How do we ask the right questions, as James puts it? In Mark’s Gospel, we have Jesus, just after having shared with his followers where the path will lead for him (and ultimately them also), being confronted with his disciples arguing over which of them is greater?
They came to Capernaum and, once inside the house,
he began to ask them,
“What were you arguing about on the way?”
But they remained silent.
For they had been discussing among themselves on the way
who was the greatest.
Then he sat down, called the Twelve, and said to them,
“If anyone wishes to be first,
he shall be the last of all and the servant of all.” (Mk 9:30-3)
Perhaps in one sense, the disciples have the subject of the question correct, in that they are placing the question on a WHO, but they then succumb to the whole game of comparison listed above where one is better than another and thus someone gets pushed down and someone gets elevated.
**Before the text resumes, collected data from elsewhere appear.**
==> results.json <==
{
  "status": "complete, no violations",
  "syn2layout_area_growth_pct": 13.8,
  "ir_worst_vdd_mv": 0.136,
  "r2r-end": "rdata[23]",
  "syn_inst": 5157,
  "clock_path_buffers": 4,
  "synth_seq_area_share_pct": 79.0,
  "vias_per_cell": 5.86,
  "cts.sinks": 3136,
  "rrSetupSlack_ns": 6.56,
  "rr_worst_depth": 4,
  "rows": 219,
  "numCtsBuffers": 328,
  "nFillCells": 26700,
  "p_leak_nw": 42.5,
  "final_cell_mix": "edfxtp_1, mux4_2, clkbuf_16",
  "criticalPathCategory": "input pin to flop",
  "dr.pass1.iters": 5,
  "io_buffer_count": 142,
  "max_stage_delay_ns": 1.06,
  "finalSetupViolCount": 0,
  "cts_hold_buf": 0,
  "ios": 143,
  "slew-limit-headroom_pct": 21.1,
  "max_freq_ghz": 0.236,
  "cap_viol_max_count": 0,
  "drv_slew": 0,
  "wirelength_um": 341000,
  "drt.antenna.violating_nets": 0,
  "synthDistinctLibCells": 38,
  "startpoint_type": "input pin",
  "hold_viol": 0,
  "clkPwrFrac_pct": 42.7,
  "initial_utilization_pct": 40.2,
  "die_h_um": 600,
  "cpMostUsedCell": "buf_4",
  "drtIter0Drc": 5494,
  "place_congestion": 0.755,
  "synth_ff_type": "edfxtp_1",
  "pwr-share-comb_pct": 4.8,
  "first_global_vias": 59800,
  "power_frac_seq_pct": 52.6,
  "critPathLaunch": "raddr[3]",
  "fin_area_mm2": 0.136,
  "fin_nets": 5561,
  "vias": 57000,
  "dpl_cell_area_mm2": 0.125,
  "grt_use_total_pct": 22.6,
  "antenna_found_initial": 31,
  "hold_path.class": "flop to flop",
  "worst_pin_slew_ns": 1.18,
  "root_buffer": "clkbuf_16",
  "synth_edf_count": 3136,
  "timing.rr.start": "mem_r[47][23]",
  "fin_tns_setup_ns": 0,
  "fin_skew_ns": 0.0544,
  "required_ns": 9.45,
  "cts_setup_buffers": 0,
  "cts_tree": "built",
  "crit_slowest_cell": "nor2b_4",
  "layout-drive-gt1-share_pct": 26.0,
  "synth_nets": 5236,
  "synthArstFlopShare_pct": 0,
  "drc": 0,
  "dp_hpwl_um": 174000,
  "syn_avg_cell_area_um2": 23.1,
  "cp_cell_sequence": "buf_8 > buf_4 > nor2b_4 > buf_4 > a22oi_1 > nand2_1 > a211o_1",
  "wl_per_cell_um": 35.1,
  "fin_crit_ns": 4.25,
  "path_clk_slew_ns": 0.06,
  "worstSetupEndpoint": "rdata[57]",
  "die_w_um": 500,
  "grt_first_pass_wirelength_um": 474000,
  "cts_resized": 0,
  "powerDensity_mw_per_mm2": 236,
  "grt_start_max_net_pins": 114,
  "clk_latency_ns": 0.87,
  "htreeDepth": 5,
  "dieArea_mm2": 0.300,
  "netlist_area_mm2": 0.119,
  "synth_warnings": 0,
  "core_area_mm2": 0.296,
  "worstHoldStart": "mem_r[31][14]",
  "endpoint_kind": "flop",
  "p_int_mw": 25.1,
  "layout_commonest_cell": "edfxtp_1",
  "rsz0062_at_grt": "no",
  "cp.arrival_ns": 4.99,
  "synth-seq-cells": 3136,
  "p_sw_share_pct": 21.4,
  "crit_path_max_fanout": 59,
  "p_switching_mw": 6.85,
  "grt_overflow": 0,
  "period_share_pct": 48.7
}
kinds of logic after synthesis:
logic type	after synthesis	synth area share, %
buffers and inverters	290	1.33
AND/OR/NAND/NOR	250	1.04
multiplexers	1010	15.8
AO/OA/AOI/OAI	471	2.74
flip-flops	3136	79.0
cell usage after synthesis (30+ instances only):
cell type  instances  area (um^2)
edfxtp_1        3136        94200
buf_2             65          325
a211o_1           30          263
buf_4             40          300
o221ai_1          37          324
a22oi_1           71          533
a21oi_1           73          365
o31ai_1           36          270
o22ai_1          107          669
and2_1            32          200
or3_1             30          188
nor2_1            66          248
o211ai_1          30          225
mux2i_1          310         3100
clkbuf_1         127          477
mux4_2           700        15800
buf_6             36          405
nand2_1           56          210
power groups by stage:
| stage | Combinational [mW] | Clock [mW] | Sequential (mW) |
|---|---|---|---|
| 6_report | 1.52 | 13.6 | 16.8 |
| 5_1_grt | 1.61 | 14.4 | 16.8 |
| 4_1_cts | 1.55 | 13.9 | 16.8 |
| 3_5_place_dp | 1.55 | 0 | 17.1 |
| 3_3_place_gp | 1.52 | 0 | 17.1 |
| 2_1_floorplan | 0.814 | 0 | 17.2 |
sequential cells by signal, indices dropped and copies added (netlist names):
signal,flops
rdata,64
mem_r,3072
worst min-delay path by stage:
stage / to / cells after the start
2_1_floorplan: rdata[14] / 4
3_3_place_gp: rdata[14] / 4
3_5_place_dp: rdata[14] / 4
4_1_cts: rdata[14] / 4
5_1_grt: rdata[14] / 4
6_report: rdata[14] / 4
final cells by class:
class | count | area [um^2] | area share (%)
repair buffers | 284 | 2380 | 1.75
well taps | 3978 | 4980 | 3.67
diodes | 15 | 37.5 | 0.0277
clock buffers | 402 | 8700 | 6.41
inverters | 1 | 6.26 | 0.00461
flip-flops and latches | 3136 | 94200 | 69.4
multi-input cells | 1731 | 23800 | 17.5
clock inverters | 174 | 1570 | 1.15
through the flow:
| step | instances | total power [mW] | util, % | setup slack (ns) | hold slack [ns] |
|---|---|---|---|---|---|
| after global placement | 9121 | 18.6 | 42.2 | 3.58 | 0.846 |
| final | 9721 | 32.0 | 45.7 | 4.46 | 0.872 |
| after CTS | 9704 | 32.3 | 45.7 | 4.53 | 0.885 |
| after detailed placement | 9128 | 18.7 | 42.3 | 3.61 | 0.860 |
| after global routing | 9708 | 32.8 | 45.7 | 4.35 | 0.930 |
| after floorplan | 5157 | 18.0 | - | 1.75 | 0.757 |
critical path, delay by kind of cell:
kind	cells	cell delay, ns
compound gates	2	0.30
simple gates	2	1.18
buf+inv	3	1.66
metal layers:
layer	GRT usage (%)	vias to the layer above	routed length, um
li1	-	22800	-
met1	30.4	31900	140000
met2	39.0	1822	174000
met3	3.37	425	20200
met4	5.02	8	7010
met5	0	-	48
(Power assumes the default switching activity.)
`src/sv/spqo_pkg.sv`:
```
`timescale 1ns / 1ps

package spqo_pkg;

  localparam int NUM_CLS = 3;

  // traffic classes
  localparam logic [1:0] CLS_LOW    = 2'd0;
  localparam logic [1:0] CLS_NORMAL = 2'd1;
  localparam logic [1:0] CLS_HIGH   = 2'd2;

  typedef enum logic [1:0] {
    OP_PUSH  = 2'd0,
    OP_POP   = 2'd1,
    OP_CLEAR = 2'd2
  } op_t;

  localparam int IN_TDATA_W  = 80;
  localparam int OUT_TDATA_W = 144;

  // result record minus the dequeued word, which arrives from the ring RAM in the cycle after
  typedef struct packed {
    logic        accepted;
    logic        pop_hit;
    logic [1:0]  out_class;
    logic        dropped_oldest;
    logic [5:0]  total_count;
    logic [31:0] overflow_total;
    logic [31:0] overflow_of_class;
  } res_t;

endpackage

```
`src/sv/spqo_ctrl.sv`:
```
`timescale 1ns / 1ps

module spqo_ctrl #(
  parameter int RING_DEPTH = 16
) (
  input  logic                             clk,
  input  logic                             rst_n,
  input  logic                             fire,
  input  logic [1:0]                       operation,
  input  logic [7:0]                       priority_req,
  output logic                             ram_we,
  output logic [$clog2(3*RING_DEPTH)-1:0]  ram_waddr,
  output logic                             ram_re,
  output logic [$clog2(3*RING_DEPTH)-1:0]  ram_raddr,
  output spqo_pkg::res_t                   res
);

  import spqo_pkg::*;

  localparam int PW  = $clog2(RING_DEPTH);
  localparam int FW  = $clog2(RING_DEPTH + 1);
  localparam int TW  = $clog2(3 * RING_DEPTH + 1);
  localparam int TXW = (TW > 6) ? TW : 6;
  localparam int AW  = $clog2(3 * RING_DEPTH);

  logic [PW-1:0] rptr_r [NUM_CLS];
  logic [PW-1:0] rptr_nxt [NUM_CLS];
  logic [PW-1:0] wptr_r [NUM_CLS];
  logic [PW-1:0] wptr_nxt [NUM_CLS];
  logic [FW-1:0] fill_r [NUM_CLS];
  logic [FW-1:0] fill_nxt [NUM_CLS];
  logic [31:0]   ovf_cls_r [NUM_CLS];
  logic [31:0]   ovf_cls_nxt [NUM_CLS];
  logic [TW-1:0] total_r;
  logic [TW-1:0] total_nxt;
  logic [31:0]   ovf_sum_r;
  logic [31:0]   ovf_sum_nxt;

  logic       do_push;
  logic       do_pop;
  logic       do_clear;
  logic [1:0] cls;
  logic       full;
  logic       pop_any;
  logic [1:0] pop_cls;
  logic       push_store;
  logic [TXW-1:0] total_ext;

  function automatic logic [PW-1:0] ptr_inc(input logic [PW-1:0] p);
    ptr_inc = (p == PW'(RING_DEPTH - 1)) ? '0 : p + PW'(1);
  endfunction

  always_comb begin
    do_push  = 1'b0;
    do_pop   = 1'b0;
    do_clear = 1'b0;
    case (operation)
      OP_PUSH:  do_push  = fire;
      OP_POP:   do_pop   = fire;
      OP_CLEAR: do_clear = fire;
      default:  ;
    endcase
  end

  assign cls  = (priority_req > 8'(CLS_HIGH)) ? CLS_NORMAL : priority_req[1:0];
  assign full = (fill_r[cls] == FW'(RING_DEPTH));

  always_comb begin
    pop_any = 1'b1;
    pop_cls = CLS_LOW;
    if (fill_r[CLS_HIGH] != '0) begin
      pop_cls = CLS_HIGH;
    end else if (fill_r[CLS_NORMAL] != '0) begin
      pop_cls = CLS_NORMAL;
    end else if (fill_r[CLS_LOW] != '0) begin
      pop_cls = CLS_LOW;
    end else begin
      pop_any = 1'b0;
    end
  end

  // normal class overwrites: oldest entry goes, new one is stored
  assign push_store = do_push && (!full || cls == CLS_NORMAL);

  assign ram_we    = push_store;
  assign ram_waddr = AW'(AW'(cls) * AW'(RING_DEPTH)) + AW'(wptr_r[cls]);
  assign ram_re    = do_pop && pop_any;
  assign ram_raddr = AW'(AW'(pop_cls) * AW'(RING_DEPTH)) + AW'(rptr_r[pop_cls]);

  always_comb begin
    for (int k = 0; k < NUM_CLS; k++) begin
      rptr_nxt[k]    = rptr_r[k];
      wptr_nxt[k]    = wptr_r[k];
      fill_nxt[k]    = fill_r[k];
      ovf_cls_nxt[k] = ovf_cls_r[k];
      if (do_clear) begin
        rptr_nxt[k]    = '0;
        wptr_nxt[k]    = '0;
        fill_nxt[k]    = '0;
        ovf_cls_nxt[k] = '0;
      end else if (do_push && cls == 2'(k)) begin
        if (full) begin
          ovf_cls_nxt[k] = ovf_cls_r[k] + 32'd1;
          if (cls == CLS_NORMAL) begin
            rptr_nxt[k] = ptr_inc(rptr_r[k]);
            wptr_nxt[k] = ptr_inc(wptr_r[k]);
          end
        end else begin
          wptr_nxt[k] = ptr_inc(wptr_r[k]);
          fill_nxt[k] = fill_r[k] + FW'(1);
        end
      end else if (do_pop && pop_any && pop_cls == 2'(k)) begin
        rptr_nxt[k] = ptr_inc(rptr_r[k]);
        fill_nxt[k] = fill_r[k] - FW'(1);
      end
    end
  end

  always_comb begin
    total_nxt   = total_r;
    ovf_sum_nxt = ovf_sum_r;
    if (do_clear) begin
      total_nxt   = '0;
      ovf_sum_nxt = '0;
    end else if (do_push) begin
      if (full) begin
        ovf_sum_nxt = ovf_sum_r + 32'd1;
      end else begin
        total_nxt = total_r + TW'(1);
      end
    end else if (do_pop && pop_any) begin
      total_nxt = total_r - TW'(1);
    end
  end

  assign total_ext = TXW'(total_nxt);

  always_comb begin
    res.accepted          = push_store || ram_re;
    res.pop_hit           = ram_re;
    res.out_class         = ram_re ? pop_cls : CLS_LOW;
    res.dropped_oldest    = do_push && full && cls == CLS_NORMAL;
    res.total_count       = total_ext[5:0];
    res.overflow_total    = ovf_sum_nxt;
    res.overflow_of_class = ovf_cls_nxt[cls];
  end

  always_ff @(posedge clk) begin
    if (!rst_n) begin
      for (int k = 0; k < NUM_CLS; k++) begin
        rptr_r[k]    <= '0;
        wptr_r[k]    <= '0;
        fill_r[k]    <= '0;
        ovf_cls_r[k] <= '0;
      end
      total_r   <= '0;
      ovf_sum_r <= '0;
    end else begin
      for (int k = 0; k < NUM_CLS; k++) begin
        rptr_r[k]    <= rptr_nxt[k];
        wptr_r[k]    <= wptr_nxt[k];
        fill_r[k]    <= fill_nxt[k];
        ovf_cls_r[k] <= ovf_cls_nxt[k];
      end
      total_r   <= total_nxt;
      ovf_sum_r <= ovf_sum_nxt;
    end
  end

  logic [TW-1:0] fill_sum;
  assign fill_sum = TW'(fill_r[CLS_LOW]) + TW'(fill_r[CLS_NORMAL]) + TW'(fill_r[CLS_HIGH]);

`ifndef SYNTHESIS
  a_total_matches_rings: assert property (@(posedge clk) disable iff (!rst_n)
    total_r == fill_sum)
    else $error("overall fill differs from sum of ring fills");

  a_fill_bounded: assert property (@(posedge clk) disable iff (!rst_n)
    fill_r[CLS_LOW] <= FW'(RING_DEPTH) && fill_r[CLS_NORMAL] <= FW'(RING_DEPTH) &&
    fill_r[CLS_HIGH] <= FW'(RING_DEPTH))
    else $error("ring fill above depth");

  a_clear_empties: assert property (@(posedge clk) disable iff (!rst_n)
    do_clear |=> total_r == '0 && ovf_sum_r == '0)
    else $error("clear left state behind");

  a_no_write_when_hold: assert property (@(posedge clk) disable iff (!rst_n)
    !fire |-> !ram_we && !ram_re)
    else $error("ring RAM accessed without a transfer");
`endif

endmodule

```
## src/design/ipv4rl_pkg.sv

```systemverilog
`timescale 1ns / 1ps
package ipv4rl_pkg;

  localparam int ADDR_W          = 32;
  localparam int PORT_W          = 8;
  localparam int KEY_W           = 6;
  localparam int MODE_W          = 2;
  localparam int TABLE_DEPTH_DEF = 64;

  localparam logic [MODE_W-1:0] MODE_CLEAR  = 2'd0;
  localparam logic [MODE_W-1:0] MODE_INSERT = 2'd1;
  localparam logic [MODE_W-1:0] MODE_LOOKUP = 2'd2;

  typedef struct packed {
    logic [ADDR_W-1:0] addr;
    logic [ADDR_W-1:0] mask;
    logic              use_dst;
    logic [PORT_W-1:0] port;
    logic [KEY_W-1:0]  key;
  } rule_t;

  typedef struct packed {
    logic              hit;
    logic [PORT_W-1:0] port;
  } scan_t;

  typedef struct packed {
    logic insert;
    logic compare;
    logic shift;
  } cell_cmd_t;

  // adder tree, five levels
  function automatic logic [KEY_W-1:0] popcount(input logic [ADDR_W-1:0] v);
    logic [1:0] l1 [16];
    logic [2:0] l2 [8];
    logic [3:0] l3 [4];
    logic [4:0] l4 [2];
    for (int i = 0; i < 16; i++) l1[i] = {1'b0, v[2*i]} + {1'b0, v[2*i+1]};
    for (int i = 0; i < 8; i++)  l2[i] = {1'b0, l1[2*i]} + {1'b0, l1[2*i+1]};
    for (int i = 0; i < 4; i++)  l3[i] = {1'b0, l2[2*i]} + {1'b0, l2[2*i+1]};
    for (int i = 0; i < 2; i++)  l4[i] = {1'b0, l3[2*i]} + {1'b0, l3[2*i+1]};
    return {1'b0, l4[0]} + {1'b0, l4[1]};
  endfunction

endpackage

```

## src/design/ipv4rl_cell.sv

```systemverilog
`timescale 1ns / 1ps
module ipv4rl_cell (
  input  logic                            clk,
  input  ipv4rl_pkg::cell_cmd_t           cmd,
  input  logic                            valid,
  input  ipv4rl_pkg::rule_t               new_rule,
  input  ipv4rl_pkg::rule_t               prev_rule,
  input  logic                            prev_moving,
  output ipv4rl_pkg::rule_t               rule,
  output logic                            moving,
  input  logic [ipv4rl_pkg::ADDR_W-1:0]   pkt_src_addr,
  input  logic [ipv4rl_pkg::ADDR_W-1:0]   pkt_dst_addr,
  input  logic [ipv4rl_pkg::PORT_W-1:0]   arrival_port,
  input  ipv4rl_pkg::scan_t               scan_in,
  output ipv4rl_pkg::scan_t               scan_out
);

  ipv4rl_pkg::rule_t                  rule_q;
  ipv4rl_pkg::scan_t                  scan_q;
  logic [ipv4rl_pkg::ADDR_W-1:0]      sel_addr;
  logic                               match;

  // entry slides one place down when the new rule outranks it
  assign moving = valid && (new_rule.key > rule_q.key);

  assign sel_addr = rule_q.use_dst ? pkt_dst_addr : pkt_src_addr;
  assign match    = (((sel_addr ^ rule_q.addr) & rule_q.mask) == '0) &&
                    (rule_q.port != arrival_port);

  always_ff @(posedge clk) begin
    if (cmd.insert && (!valid || moving)) begin
      rule_q <= prev_moving ? prev_rule : new_rule;
    end
    if (cmd.compare) begin
      scan_q <= '{hit: match, port: rule_q.port};
    end else if (cmd.shift) begin
      scan_q <= scan_in;
    end
  end

  assign rule     = rule_q;
  assign scan_out = scan_q;

endmodule

```

## config.mk

```make
export PLATFORM = sky130hd
export DESIGN_NAME = ipv4rl_cell
export DESIGN_NICKNAME = d
export VERILOG_FILES = /design/src/design/ipv4rl_pkg.sv /design/src/design/ipv4rl_cell.sv
export SDC_FILE = /design/constraint.sdc
export NUM_CORES = 1
export LEC_CHECK = 0
export BUFFER_PORTS_ARGS = -buffer_cell sky130_fd_sc_hd__buf_2
export CAP_MARGIN = 30
export CORE_AREA = 8 8 123 125
export DETAILED_ROUTE_END_ITERATION = 8
export DIE_AREA = 0 0 131 133
export PLACE_DENSITY = 0.72
export SLEW_MARGIN = 20
export SYNTH_ARGS = -nofsm -noshare
export SYNTH_HDL_FRONTEND = slang
export SYNTH_SLANG_ARGS = --single-unit
```

## constraint.sdc

```tcl
create_clock -name clk -period 4.65 [get_ports clk]
set_clock_uncertainty 0.1 [all_clocks]
set_input_delay 0.2325 -clock clk [delete_from_list [all_inputs] [get_ports clk]]
set_output_delay 0.2325 -clock clk [all_outputs]
set_load 0.02 [all_outputs]
```

# Word level (Yosys, flattened, before mapping)
# Index checks and enable logic that the tools add are counted.
# Widths: inputs -> output; s select.
[classes]
magnitude_cmp = 1
eq_ne = 1
muxes = 4
n_bitwise = 2
reduce_logical = 7
[op_table]
columns = ["operator", "count"]
rows = [
  ["$mux 79", 1],
  ["$and 32x32->32", 1],
  ["$logic_not 32->1", 1],
  ["$mux 32", 1],
  ["$xor 32x32->32", 1],
  ["$mux 9", 2],
  ["$ne 8x8->1", 1],
  ["$gt 6x6->1", 1],
  ["$logic_and 1x1->1", 3],
  ["$reduce_bool 2->1", 1],
  ["$logic_not 1->1", 1],
  ["$logic_or 1x1->1", 1],
]
[word_totals]
reg_bits = 88
inputBits = 245
output_inout_bits = 89

# Depth between registers and ports, before layout
[logic_depth]
depth_word = 6
depth_mapped = 8

# Worst setup path before layout
# OpenSTA, ideal clock, no wires.
[synth_timing]
path_type = "register to register"
from = "register rule_q (netlist bit rule[3])"
to = "register rule_q (netlist bit rule[0]), enable pin"
setup_ns = 0.443
arrival_time_ns = 3.009
setup_slack_ns = 1.097
path_stages_with_launch = 8
path_cell_list = "edfxtp_1 > inv_1 > ha_1 > a21o_1 > a21oi_1 > nor2b_1 > o32a_1 > o21a_1"
[synth_via]
elab_chain_cells = 4
[synth_rtl]
columns = ["item", "line", "text"]
rows = [
  ["start: declaration", "ipv4rl_cell.sv:18", "ipv4rl_pkg::rule_t rule_q;"],
  ["start signal: assignment", "ipv4rl_cell.sv:32", "rule_q <= prev_moving ? prev_rule : new_rule;"],
  ["$gt 6x6->1", "ipv4rl_cell.sv:24", "assign moving = valid && (new_rule.key > rule_q.key);"],
  ["$logic_and 1x1->1", "ipv4rl_cell.sv:24", ""],
  ["$logic_or 1x1->1", "ipv4rl_cell.sv:31", "if (cmd.insert && (!valid || moving)) begin"],
  ["$logic_and 1x1->1", "ipv4rl_cell.sv:31", ""],
]
# Every way passes these cells.
# A chain may end at the register's enable or synchronous reset.

# Worst setup path in the final report
[layout_timing]
from = "register rule_q (netlist bit rule[3])"
to = "register rule_q (netlist bit rule[15]), enable pin"
# Same word-level chain as after synthesis.

==> metrics.yaml <==
status: "complete, no violations"
fp.dieArea_um2: 17400
numClockSinks: 88
cts_root_buf: "clkbuf_16"
syn_inst: 311
grt_antenna_before_repair: 0
syn_area_um2: 4780
via_per_inst: 4.71
grt_start_max_net_pins: 81
ys_warn_count: 0
path_max_fanout: 44
tightest_slew_ps: 544
grt_remaining_overflow: 0
gr-usage-all-layers_pct: 17.7
start_util_pct: 36.5
crit_type: "reg -> reg"
p_int_mw: 1.66
detail_route.wl_per_cell_um: 19.4
drv_slew: 0
pre_cts_slack_ps: 2190
h-tree-depth: 3
rows: 42
io_buffers: 333
insertion_delay_ps: 330
min_period_over_period_pct: 53.8
tns_ps: 0
vias: 3883
die_w_um: 131
arrival_ps: 2460
total_power_mw: 2.25
synth_cell_types: 27
rsz0062_at_grt: "no"
hold_buffers: 0
cpMaxStageDelayCell: "edfxtp_1"
reg2reg_from: "rule[3]"
crit_family: "compound AO/OA/AOI/OAI gates"
synth_fp_nets: 562
first_pass_iters: 4
crit_path_start: "rule[3]"
cts_setup_buffers: 0
die_h_um: 133
switchingPower_mw: 0.583
start_kind: "flip-flop"
ant_nets: 0
path_cells: "inv_1 > ha_1 > a21o_1 > a21oi_1 > nor2b_1 > o32a_1 > o21a_4 > buf_12"
dp_cells: 809
crit_buf_inv: 2
swShare_pct: 25.9
ys_ff_latch: 88
dp_hpwl_mm: 13.3
synthArstFlopShare_pct: 0
drc: 0
slowest_delay_ps: 400
grt_pass1_wl_mm: 23.6
cts_buffers: 9
syn_to_final_growth_pct: 45.2
hold_slack_ps: 96.9
maxCapViolCount: 0
synth_edf_count: 88
hold_viol_final: 0
clkTransAtPathRegs_ps: 70
synth_ff_type: "edfxtp_1"
n_fill_cell: 1141
min_from: "prev_rule[4]"
clockBufferDepth: 2
ioPinCount: 334
wl_mm: 16.0
coreArea_um2: 13100
ys_seq_area_share_pct: 55.3
cts_tree: "built"
cts_resized: 0
nets: 896
grt_pass1_vias: 4515
seq_power_share_pct: 44.3
critical_path_required_ps: 4610
pwr-share-comb_pct: 22.6
drt_iter0_drc: 124
stdcell_count: 824
placedInstanceArea_um2: 6620
place_congestion: 0.908
finalCriticalPeriod_ps: 2500
relSlewSlack_pct: 63.7
total_leakage_power_nw: 3.15
vdd_drop_max_mv: 0.148
diodes: 0
finalSetupViolCount: 0
p_per_area_nw_per_um2: 324
fin_util_pct: 53.0
drive_above_1_share_pct: 68.5
setup_slack_ps: 2150
end_kind: "flip-flop"
hold_path_class: "in -> reg"
fmaxAchievable_mhz: 400
avgSynthCellArea_um2: 15.4
final_area_um2: 6940
clock_power_share_pct: 33.1
## cell usage in the layout, fill, tap and decap left out, types with 5 or more instances in the layout
| cell type | count |
|---|---|
| buf_2 | 332 |
| xor2_1 | 8 |
| inv_1 | 9 |
| clkbuf_16 | 9 |
| edfxtp_1 | 88 |
| a221oi_2 | 5 |
| ha_1 | 6 |
| mux2i_1 | 32 |
| a22o_1 | 6 |
| mux2_2 | 86 |
| xnor2_1 | 32 |
## power by group through the flow
stage / Combinational [mW] / Sequential, mW / Clock [mW]
final: 0.509 / 0.994 / 0.743
after CTS: 0.517 / 0.995 / 0.767
after global routing: 0.549 / 1.00 / 0.797
after detailed placement: 0.514 / 1.01 / 0
after global placement: 0.501 / 1.01 / 0
after floorplan: 0.216 / 1.09 / 0
## synthesized netlist by cell type (2+ instances only)
| cell | number | area share, % |
|---|---|---|
| edfxtp_1 | 88 | 55 |
| clkbuf_1 | 10 | 0.79 |
| a22o_1 | 6 | 1.1 |
| a22oi_1 | 4 | 0.63 |
| nand4_1 | 4 | 0.52 |
| ha_1 | 6 | 1.6 |
| a21oi_1 | 2 | 0.21 |
| xnor2_1 | 32 | 5.9 |
| nand2_1 | 3 | 0.24 |
| nor4_1 | 2 | 0.26 |
| inv_1 | 9 | 0.71 |
| mux2_2 | 86 | 20 |
| a221oi_2 | 5 | 1.6 |
| mux2i_1 | 32 | 6.7 |
| buf_6 | 3 | 0.71 |
| xor2_1 | 8 | 1.5 |
## per-layer routing
layer	track usage (%)	vias to the layer above	wire [um]
met5	0	-	0
met4	5.23	0	199
met3	5.58	14	1540
met2	32.8	197	8520
met1	18.4	1812	5740
li1	-	1860	-
## worst paths after layout
check | slack, ps | cells past startpoint | to
min | 100 | 2 | rule[4]
max reg2reg | 2150 | 8 | rule[15]
max | 2150 | 8 | rule[15]
min reg2reg | 530 | 1 | scan_out[7]
## sequential cells by signal, indices dropped and copies added, names as in the netlist
signal and flops:
rule 79, scan_out 9
## final cells by class
cell class	instances	area (um2)	area share, %
Sequential cell	88	2640	38.1
Multi-Input combinational cell	200	2020	29.1
Timing Repair Buffer	337	1720	24.9
Clock buffer	9	225	3.25
Tap cell	176	220	3.18
Clock inverter	5	73.8	1.06
Inverter	9	33.8	0.487
## cell families after synthesis
logic type      count (synthesis)  synth area share (%)
mux                           118                  27.0
flops                          88                  55.3
compound gates                 23                  4.66
xor+xnor                       40                  7.34
fa+ha+maj                       6                  1.57
buf+inv                        23                  2.62
simple gates                   13                  1.49
(Power assumes the default switching activity.)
This is what James in his letter above is calling “you of two minds.” How is this purified, or made whole – One? Jesus tries to quash this two-mindedness with again something that does not make the ego jump for joy – the first shall be last! We have to get to ONE, meaning we have to converge in such a way that the dignity of each is reflected in all! NOTHING is lost! This is Work! This is the Work of Christ in us!
Taking a child, he placed it in their midst,
and putting his arms around it, he said to them,
“Whoever receives one child such as this in my name, receives me;
and whoever receives me,
receives not me but the One who sent me.”
The ‘nothingness’ of the child in Jesus’ society is a radical overturning of striven-for seats of honor. The playing field is levelled; the wilderness spreads itself out. Will there be a truce in this war? To be nothing, to receive nothingness is not a formula for self-annihilation, but instead, the only real recipe for abundance. When the two-ness of our minds and hearts – the dualistic posturing where all value is determined by a dominating hierarchy of values – can become one, then placement is vastly done away with because wild spaciousness is born wherein the beauty of diversity enhanced by each holy interaction of everyone and everything can come to fullness.
From a Christian perspective, this is not a pie in the sky, but rather a cross in the ground. Can we allow our questions about value flow through the personhood that we have in God in and through each other? How can we bring those life and death questions to the forefront and trust that the intersections of our lives, which are by the way inescapably inevitable, break through the ground, painfully at times, so that something radically new will sprout?
The German mystic, Jacob Boehme captures this birth and death, young and old nondual paschal experience in a beautiful quote:
“…for it is the young tree borne out of the old root which will illuminate what the old tree has been in its wonders”[i]
“We have a wilderness God who does not abandon us but does call us into wider and wilder realms that we have yet to imagine. And these wondrous possibilities can only become real to the extent we begin to live and die in them – really embody them – yes like a Child. If you’re thinking of giving something up for lent – Give up Everything and Give up Nothing…just sit with that.